* **Work order**: Quote exactly, and only, the lines of the material below from the line with "ST_IDLE: begin" through the line with "toggle_d[i] = ~toggle[i];".

[Provided records]

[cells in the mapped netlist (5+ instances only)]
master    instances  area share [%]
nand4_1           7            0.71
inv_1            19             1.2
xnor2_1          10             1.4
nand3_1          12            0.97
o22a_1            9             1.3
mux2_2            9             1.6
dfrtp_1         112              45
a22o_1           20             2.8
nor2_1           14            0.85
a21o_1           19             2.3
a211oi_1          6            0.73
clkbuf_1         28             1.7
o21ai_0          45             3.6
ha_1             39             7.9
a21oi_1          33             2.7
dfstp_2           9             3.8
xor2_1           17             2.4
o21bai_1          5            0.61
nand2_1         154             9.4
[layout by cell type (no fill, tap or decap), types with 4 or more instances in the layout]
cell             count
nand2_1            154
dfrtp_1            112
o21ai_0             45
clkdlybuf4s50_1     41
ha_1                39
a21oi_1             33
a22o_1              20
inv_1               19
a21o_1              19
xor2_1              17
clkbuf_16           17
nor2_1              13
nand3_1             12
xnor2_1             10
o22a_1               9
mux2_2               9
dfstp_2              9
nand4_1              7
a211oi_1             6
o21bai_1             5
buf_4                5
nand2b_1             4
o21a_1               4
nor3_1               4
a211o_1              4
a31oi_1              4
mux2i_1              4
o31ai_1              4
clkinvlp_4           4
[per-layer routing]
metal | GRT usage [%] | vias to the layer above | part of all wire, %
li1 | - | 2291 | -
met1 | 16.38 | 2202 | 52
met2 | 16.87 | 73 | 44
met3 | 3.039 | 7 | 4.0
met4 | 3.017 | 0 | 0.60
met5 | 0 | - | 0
===== config.mk =====
export PLATFORM = sky130hd
export DESIGN_NAME = key_action_mapper
export DESIGN_NICKNAME = d
export VERILOG_FILES = /design/src/rtl/key_action_mapper.sv
export SDC_FILE = /design/constraint.sdc
export NUM_CORES = 1
export LEC_CHECK = 0
export ABC_CLOCK_PERIOD_IN_PS = 6340
export CAP_MARGIN = 20
export CORE_ASPECT_RATIO = 1.25
export CORE_UTILIZATION = 50
export DETAILED_ROUTE_END_ITERATION = 6
export PLACE_DENSITY_LB_ADDON = 0.05
export RECOVER_POWER = 100
export SYNTH_ARGS = -nofsm -noshare
export SYNTH_HDL_FRONTEND = slang
export SYNTH_SLANG_ARGS = --single-unit
export TNS_END_PERCENT = 30

===== constraint.sdc =====
create_clock -name Clock -period 6.34 [get_ports Clock]
set_clock_uncertainty 0.15 [all_clocks]
set_input_delay 0.634 -clock Clock [delete_from_list [all_inputs] [get_ports Clock]]
set_output_delay 0.634 -clock Clock [all_outputs]
set_load 0.02 [all_outputs]

===== src/rtl/key_action_mapper.sv =====
// Maps the held PS/2 scancode onto NUM_KEYS action channels with per-channel
// press/release/level/toggle modes, enable gating and a shared auto-repeat timer.
//
// state   | meaning
// --------+-----------------------------------------------------------------
// IDLE    | channel's key not held (or not yet evaluated)
// DOWN    | accepted press, key still held
// BLOCKED | key went down while channel disabled; ignored until released
module key_action_mapper #(
    parameter int NUM_KEYS        = 8,
    parameter int CLOCK_FREQUENCY = 25000000,
    parameter int REPEAT_DELAY    = CLOCK_FREQUENCY / 2,
    parameter int REPEAT_PERIOD   = CLOCK_FREQUENCY / 10
) (
    input  logic                      Clock,
    input  logic                      reset,
    input  logic [7:0]                kbData,
    input  logic [8*NUM_KEYS-1:0]     keyCodes,
    input  logic [2*NUM_KEYS-1:0]     keyMode,
    input  logic [NUM_KEYS-1:0]       keyEnable,
    input  logic [NUM_KEYS-1:0]       clearToggle,
    output logic [NUM_KEYS-1:0]       actions,
    output logic [NUM_KEYS-1:0]       repeatPulse,
    output logic                      anyPressed,
    output logic [$clog2(NUM_KEYS):0] activeKey
);

    localparam int AW = $clog2(NUM_KEYS) + 1;
    localparam int CW = $clog2(REPEAT_DELAY + 1);

    localparam logic [1:0] MODE_PRESS   = 2'b00;
    localparam logic [1:0] MODE_RELEASE = 2'b01;
    localparam logic [1:0] MODE_LEVEL   = 2'b10;
    localparam logic [1:0] MODE_TOGGLE  = 2'b11;

    typedef enum logic [1:0] {
        ST_IDLE    = 2'b00,
        ST_DOWN    = 2'b01,
        ST_BLOCKED = 2'b10
    } key_state_t;

    key_state_t          state   [NUM_KEYS];
    key_state_t          state_d [NUM_KEYS];
    logic [NUM_KEYS-1:0] toggle;
    logic [NUM_KEYS-1:0] toggle_d;
    logic [NUM_KEYS-1:0] actions_d;
    logic [NUM_KEYS-1:0] repeat_d;
    logic [NUM_KEYS-1:0] press;
    logic                any_d;
    logic [AW-1:0]       active_d;
    logic [CW-1:0]       rpt_cnt;
    logic [CW-1:0]       rpt_cnt_d;

    always_comb begin : next_state
        logic       taken;
        logic       matched;
        logic       released;
        logic [1:0] mode;
        logic [1:0] active_mode;
        int         active_idx;

        taken       = 1'b0;
        matched     = 1'b0;
        released    = 1'b0;
        mode        = MODE_PRESS;
        active_mode = MODE_PRESS;
        active_idx  = 0;
        press       = '0;
        toggle_d    = toggle;
        actions_d   = '0;
        repeat_d    = '0;
        any_d       = 1'b0;
        active_d    = '1;
        rpt_cnt_d   = rpt_cnt;

        for (int i = 0; i < NUM_KEYS; i++) begin
            matched    = (kbData == keyCodes[8*i +: 8]) && (keyCodes[8*i +: 8] != 8'h00);
            mode       = keyMode[2*i +: 2];
            released   = 1'b0;
            state_d[i] = state[i];
            case (state[i])
                ST_IDLE: begin
                    // a lower-indexed channel sharing the code claims it, whatever its state
                    if (matched && !taken) begin
                        state_d[i] = keyEnable[i] ? ST_DOWN : ST_BLOCKED;
                        press[i]   = keyEnable[i];
                    end
                end
                ST_DOWN: begin
                    if (!matched) begin
                        state_d[i] = ST_IDLE;
                        released   = 1'b1;
                    end
                end
                ST_BLOCKED: begin
                    if (!matched) state_d[i] = ST_IDLE;
                end
                default: state_d[i] = ST_IDLE;
            endcase
            taken = taken | matched;

            if (clearToggle[i])
                toggle_d[i] = 1'b0;
            else if (press[i] && mode == MODE_TOGGLE)
                toggle_d[i] = ~toggle[i];

            case (mode)
                MODE_PRESS:   actions_d[i] = press[i];
                MODE_RELEASE: actions_d[i] = released;
                MODE_LEVEL:   actions_d[i] = (state_d[i] == ST_DOWN);
                default:      actions_d[i] = toggle_d[i];
            endcase
        end

        for (int i = NUM_KEYS - 1; i >= 0; i--) begin
            if (state_d[i] == ST_DOWN) begin
                any_d       = 1'b1;
                active_d    = AW'(i);
                active_idx  = i;
                active_mode = keyMode[2*i +: 2];
            end
        end

        // zero means the timer is parked; it holds its value if the mode leaves press-pulse
        if (|press)
            rpt_cnt_d = CW'(REPEAT_DELAY);
        else if (!any_d)
            rpt_cnt_d = '0;
        else if (active_mode == MODE_PRESS && rpt_cnt != '0) begin
            if (rpt_cnt == CW'(1)) begin
                repeat_d[active_idx] = 1'b1;
                rpt_cnt_d            = CW'(REPEAT_PERIOD);
            end else begin
                rpt_cnt_d = rpt_cnt - CW'(1);
            end
        end
    end

    always_ff @(posedge Clock or negedge reset) begin
        if (!reset) begin
            for (int i = 0; i < NUM_KEYS; i++) state[i] <= ST_IDLE;
            toggle      <= '0;
            actions     <= '0;
            repeatPulse <= '0;
            anyPressed  <= 1'b0;
            activeKey   <= '1;
            rpt_cnt     <= '0;
        end else begin
            for (int i = 0; i < NUM_KEYS; i++) state[i] <= state_d[i];
            toggle      <= toggle_d;
            actions     <= actions_d;
            repeatPulse <= repeat_d;
            anyPressed  <= any_d;
            activeKey   <= active_d;
            rpt_cnt     <= rpt_cnt_d;
        end
    end

endmodule


==> out/results.tsv, run 1 <==
metric	value	unit
failed_checks	max-capacitance violations, max-slew violations	
r2r-start	rpt_cnt[3]	
path_cells	dlygate4sd3_1, xor2_1, nor4_1, nand3_1, a2111oi_0, o221ai_1, o311a_1, o22ai_1, a41oi_4, nor2_1, nand2_2, o31ai_1	
fill_cells	895	
ys_warn_count	0	
die_area	11700	um2
cap_violations	1	
crit_type	input port to register	
rsz0062_at_grt	false	
hold_viol_final	0	
swShare	43.9	%
p_leak	3.03	nW
first_global_vias	5505	
ys_ff_latch	69	
pwr-share-seq	25.4	%
clock_latency	340	ps
synth-main-ff-cell	dfrtp_1	
holdPathEnd	rpt_cnt[6]	
gr-total-overflow	0	
worst_r2r_path_depth	12	
core	10800	um2
syn_inst	659	
drc	0	
dp_hpwl	12400	um
synth_area_leaders	dfrtp_1 (29%), xor2_1 (8.9%), ha_1 (5.8%)	
internal_power	1.28	mW
multi_input_area	3550	um2
postSynthAreaPerCell	8.54	um2
status	finished with violations	
slowest_stage	dlygate4sd3_1	
cts_buffer_depth	2	
synth.top_cell.area_share	28.9	%
ioPinCount	127	
p_sw	1.00	mW
clkPwrFrac	23.6	%
drive_gt1_share	5.63	%
fin_crit_sh	88.9	%
postCtsSetupBuffers	0	
fin_crit	5640	ps
worstSetupEndpointType	register	
synth-edff-count	0	
drv_slew	70	
drtAntennaViolNets	0	
h-tree-depth	3	
firstDrtPassIters	5	
mappedNetlistNets	791	
setup_violations	0	
syn_area	5630	um2
viasPerCell	6.04	
portBuffers	126	
holdWs	363	ps
tns	0	ps
vias	5517	
clk_pin_slew	60	ps
min_from	rpt_cnt[6]	
rrSetupSlack	1760	ps
drtIter0Drc	281	
irDropWorstVdd	0.187	mV
yosysUniqueCellTypes	77	
area_growth	27.1	%
finalPower	2.28	mW
yosys-top-cells-count	nor2_1 (80), dfrtp_1 (65), xor2_1 (57), a21oi_1 (50), nand2_1 (50)	
pwr_density_cell	319	nW/um2
cts_hold_buf	0	
hold_class	register to register	
setup.worst_path.start_class	input port	
dieHeight	121	um
slowest_delay	1030	ps
fp.dieW	96.9	um
slew_headroom	-148	%
synth_area_leader_cell	dfrtp_1	
cp.required	6430	ps
track_usage	27.2	%
initial_core_util	52.2	%
tightest_slew	3720	ps
arrival	5730	ps
register_area	1730	um2
cp_max_fo	15	
cts_made_buffers	9	
gp_congestion	0.936	
cts.sinks	69	
grt_pass1_wl	25500	um
holdPathStages	1	
ctsResizeCount	0	
post-synth-top-count-cell	nor2_1	
drt-total-wl	15600	um
synth-async-reset-ratio	100	%
fin_nets	909	
reg2reg_to	rpt_cnt[15]	
root_buffer	clkbuf_16	
antenna_found_initial	0	
max_freq	177	MHz
wl_per_cell	17.1	um
cts_tree	built	
grt_max_degree	70	
std_cell_rows	42	
ys_seq_area_share	30.8	%
antenna_cells	0	
power_frac_comb	51.0	%
## routing by layer
layer,share of wire [%],vias to the layer above,track usage [%]
met2,53,195,52.0
met5,0,-,0
met4,4.3,0,14.6
met3,4.3,51,4.05
li1,-,2645,-
met1,38,2626,28.3
## critical path: cells and delay by family
family	cells	cell delay [ps]
buffers and inverters	1	1030
AND/OR/NAND/NOR	4	1680
AO/OA/AOI/OAI	6	2230
XOR/XNOR	1	150
## stage by stage
stage / area, um2 / setup slack, ps / util (%) / std cells
floorplan: 5630 / 2360 / - / 659
global route: 7150 / 369 / 66.4 / 913
finish: 7150 / 705 / 66.4 / 913
CTS: 7220 / 1150 / 67.0 / 913
global placement: 6900 / 1010 / 64.1 / 898
detailed placement: 6900 / 842 / 64.1 / 898
## cells by family after synthesis
kind of cell | count (synthesis) | share of synthesized area [%]
and+or+nand+nor | 269 | 25.4
AOI/OAI and AO/OA | 169 | 21.5
xor gates and xnor gates | 66 | 10.5
muxes | 5 | 0.934
adders and majority gates | 26 | 5.78
buffers and inverters | 55 | 5.12
DFF | 69 | 30.8
## state kept, by name (all words and copies together) (netlist names)
name / flops
rpt_cnt: 24
state: 16
actions: 8
repeatPulse: 8
toggle: 8
activeKey: 4
anyPressed: 1
## how the worst max path moves through the flow
| stage | start | endpoint | slack (ps) |
|---|---|---|---|
| finish | kbData[4] | rpt_cnt[14] | 700 |
| global route | kbData[4] | rpt_cnt[15] | 370 |
| CTS | kbData[5] | rpt_cnt[15] | 1150 |
| detailed placement | kbData[4] | rpt_cnt[14] | 840 |
| global placement | kbData[4] | rpt_cnt[22] | 1010 |
| floorplan | kbData[4] | rpt_cnt[3] | 2360 |
## power groups by stage
stage / Clock [mW] / Combinational [mW] / Sequential [mW]
2_1_floorplan: 0 / 0.863 / 0.589
3_3_place_gp: 0 / 1.13 / 0.582
3_5_place_dp: 0 / 1.17 / 0.585
4_1_cts: 0.545 / 1.18 / 0.579
5_1_grt: 0.560 / 1.29 / 0.588
6_report: 0.540 / 1.16 / 0.580
## layout by cell type (no fill, tap or decap), types with 9 or more instances in the layout
cell type,n
clkdlybuf4s50_1,103
nor2_1,82
dfrtp_1,65
xor2_1,57
nand2_1,51
a21oi_1,50
inv_1,34
ha_1,26
o21ai_0,25
nor4_1,24
nor3_1,23
nand3_1,22
dlygate4sd3_1,22
o21ai_1,11
nand4_1,9
clkbuf_16,9
## final cells by class
cell class                 instances  area share, %
clock buffer                       9           3.15
multi-input combinational        535           49.6
tap                              132           2.31
clock inverter                     6           1.24
inverter                          34           1.78
timing repair buffer             128           17.7
sequential                        69           24.2
Power figures use the tool's default switching activity.
==> run 2: changes to the inputs <==
--- a/config.mk
+++ b/config.mk
@@ -12,6 +12,7 @@
 export DETAILED_ROUTE_END_ITERATION = 6
 export PLACE_DENSITY_LB_ADDON = 0.05
 export RECOVER_POWER = 100
+export SLEW_MARGIN = 20
 export SYNTH_ARGS = -nofsm -noshare
 export SYNTH_HDL_FRONTEND = slang
 export SYNTH_SLANG_ARGS = --single-unit
==> results of run 2 <==
The final DEF is identical to that of run 1; final timing and power are the same.
==> run 3: changes to the inputs <==
--- a/config.mk
+++ b/config.mk
@@ -5,7 +5,7 @@
 export SDC_FILE = /design/constraint.sdc
 export NUM_CORES = 1
 export LEC_CHECK = 0
-export ABC_CLOCK_PERIOD_IN_PS = 6340
+export ABC_CLOCK_PERIOD_IN_PS = 6800
 export CAP_MARGIN = 20
 export CORE_ASPECT_RATIO = 1.25
 export CORE_UTILIZATION = 50
==> constraint.sdc (replaced) <==
create_clock -name Clock -period 6.8 [get_ports Clock]
set_clock_uncertainty 0.15 [all_clocks]
set_input_delay 0.68 -clock Clock [delete_from_list [all_inputs] [get_ports Clock]]
set_output_delay 0.68 -clock Clock [all_outputs]
set_load 0.02 [all_outputs]
==> run 3 against run 2 <==
Net effect: the run still ends with max-capacitance violations, max-slew violations left; total power is 7.0% lower; sequential share of layout area about the same; clock power decreased by 8.7%; worst hold slack got worse by 13 ps; global-route usage rose by 0.12 points; combinational power down 6%; die area unchanged; flip-flop and latch count is the same; utilization decreased by 0.070 points.
==> out/results.tsv, run 3 (synthesis gave the netlist of run 1 again) <==
metric	value	unit
status	finished with violations	
failed_checks	max-capacitance violations, max-slew violations	
die_area	11700	um2
arrival	5890	ps
p_leak	3.02	nW
ioPinCount	127	
path_buf_inv	1	
setup_violations	0	
firstDrtPassIters	5	
clock_latency	340	ps
drtAntennaViolNets	0	
postCtsSetupBuffers	0	
top_regs	rpt_cnt (24), state (16)	
hold_viol_final	0	
cts_buffer_depth	2	
wl_per_cell	17.4	um
vias	5544	
rsz0062_at_grt	false	
p_sw	954	uW
root_buffer	clkbuf_16	
fp.dieW	96.9	um
power_frac_comb	51.3	%
dieHeight	121	um
cts_tree	built	
final_common_cell	clkdlybuf4s50_1	
path_cells	dlygate4sd3_1, xnor2_1, nand4_1, or4_1, nand4_1, nor2_1, a221oi_1, nor3b_1, or4_1, a41oi_4, nor2_1, nand2_2, o31ai_1	
cp.required	6900	ps
cts_hold_buf	0	
portBuffers	126	
cts.sinks	69	
tightest_slew	3810	ps
fin_crit_sh	85.2	%
setup.worst_path.start_class	input port	
clkPwrFrac	23.2	%
clk_pin_slew	60	ps
pwr-share-seq	25.5	%
h-tree-depth	3	
cp_max_fo	15	
slowest_stage	dlygate4sd3_1	
drt-total-wl	15900	um
worstSetupEndpointType	register	
ctsResizeCount	0	
cts_made_buffers	9	
drive_gt1_share	5.50	%
drc	0	
antenna_cells	0	
cap_violations	1	
drt-met1-wl	6070	um
internal_power	1.17	mW
wl_met3	731	um
final_cell_mix	clkdlybuf4s50_1 (103), nor2_1 (82), dfrtp_1 (65)	
holdWs	350	ps
met2_length	8460	um
dr.max_layer_used	met4	
viasPerCell	6.07	
largest_reg_flops	24	
tns	0	ps
initial_core_util	52.2	%
irDropWorstVdd	0.177	mV
slowest_delay	1020	ps
core	10800	um2
max_freq	173	MHz
gp_congestion	0.950	
fin_crit	5800	ps
drtIter0Drc	311	
slew_headroom	-154	%
cp_top_family	simple AND/OR/NAND/NOR gates	
drv_slew	70	
gr-total-overflow	0	
area_growth	27.0	%
finalPower	2.12	mW
fin_nets	909	
design_area	7140	um2
dp_hpwl	12600	um
grt_max_degree	70	
crit_type	input port to register	
grt_pass1_wl	25700	um
top_register	rpt_cnt	
antenna_found_initial	0	
std_cell_rows	42	
pwr_density_cell	297	nW/um2
hold_class	register to register	
swShare	44.9	%
first_global_vias	5560	
place_area	6900	um2
track_usage	27.3	%
[run 3: power groups by stage]
stage / combinational, mW / clock [mW] / sequential, mW
floorplan: 0.805 / 0 / 0.549
global placement: 1.06 / 0 / 0.543
detailed placement: 1.09 / 0 / 0.546
CTS: 1.10 / 0.497 / 0.540
global route: 1.21 / 0.511 / 0.548
finish: 1.09 / 0.493 / 0.541
[run 3: path summary, 6_finish.rpt]
kind	start	endpoint	slack, ps	cells past startpoint
setup / recovery	kbData[4]	rpt_cnt[22]	1000	13
hold / removal	rpt_cnt[22]	rpt_cnt[22]	350	2
setup reg to reg	rpt_cnt[3]	rpt_cnt[20]	2600	13
hold reg to reg	rpt_cnt[22]	rpt_cnt[22]	350	2
max in group asynchronous	reset	state[7]	2750	2
min in group asynchronous	reset	repeatPulse[3]	1610	2
[run 3: layout make-up]
| class | instances | area [um2] |
|---|---|---|
| fill | 901 | 3630 |
| multi-input combinational | 535 | 3540 |
| sequential | 69 | 1730 |
| timing repair buffer | 128 | 1270 |
| clock buffer | 9 | 225 |
| tap | 132 | 165 |
| inverter | 34 | 128 |
| clock inverter | 7 | 83.8 |
[run 3: stage by stage]
stage | utilization (%) | setup WS, ps | std cells
2_1_floorplan | - | 2770 | 659
3_3_place_gp | 64.1 | 1350 | 898
3_5_place_dp | 64.1 | 1160 | 898
4_1_cts | 66.9 | 1510 | 914
5_1_grt | 66.3 | 628 | 914
6_report | 66.3 | 1000 | 914
[run 3: worst register-to-register path, cell delays in order, from the launching register on]
cell and delay [ps]:
dfrtp_1 430, nor3_1 440, nand2_1 150, nor2_1 360, nand2_1 150, or3_1 350
nor3_1 370, nand2_1 230, nor3_1 220, buf_4 190, inv_1 80, a21oi_2 640
o21ai_0 220, o21ai_1 110
[run 3: per-layer routing]
metal	GRT usage, %	vias up
li1	-	2660
met1	28.2	2614
met2	52.5	222
met3	4.51	48
met4	13.9	0
met5	0	-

[/Provided records]

* **Your response**:
                ST_IDLE: begin
                    // a lower-indexed channel sharing the code claims it, whatever its state
                    if (matched && !taken) begin
                        state_d[i] = keyEnable[i] ? ST_DOWN : ST_BLOCKED;
                        press[i]   = keyEnable[i];
                    end
                end
                ST_DOWN: begin
                    if (!matched) begin
                        state_d[i] = ST_IDLE;
                        released   = 1'b1;
                    end
                end
                ST_BLOCKED: begin
                    if (!matched) state_d[i] = ST_IDLE;
                end
                default: state_d[i] = ST_IDLE;
            endcase
            taken = taken | matched;

            if (clearToggle[i])
                toggle_d[i] = 1'b0;
            else if (press[i] && mode == MODE_TOGGLE)
                toggle_d[i] = ~toggle[i];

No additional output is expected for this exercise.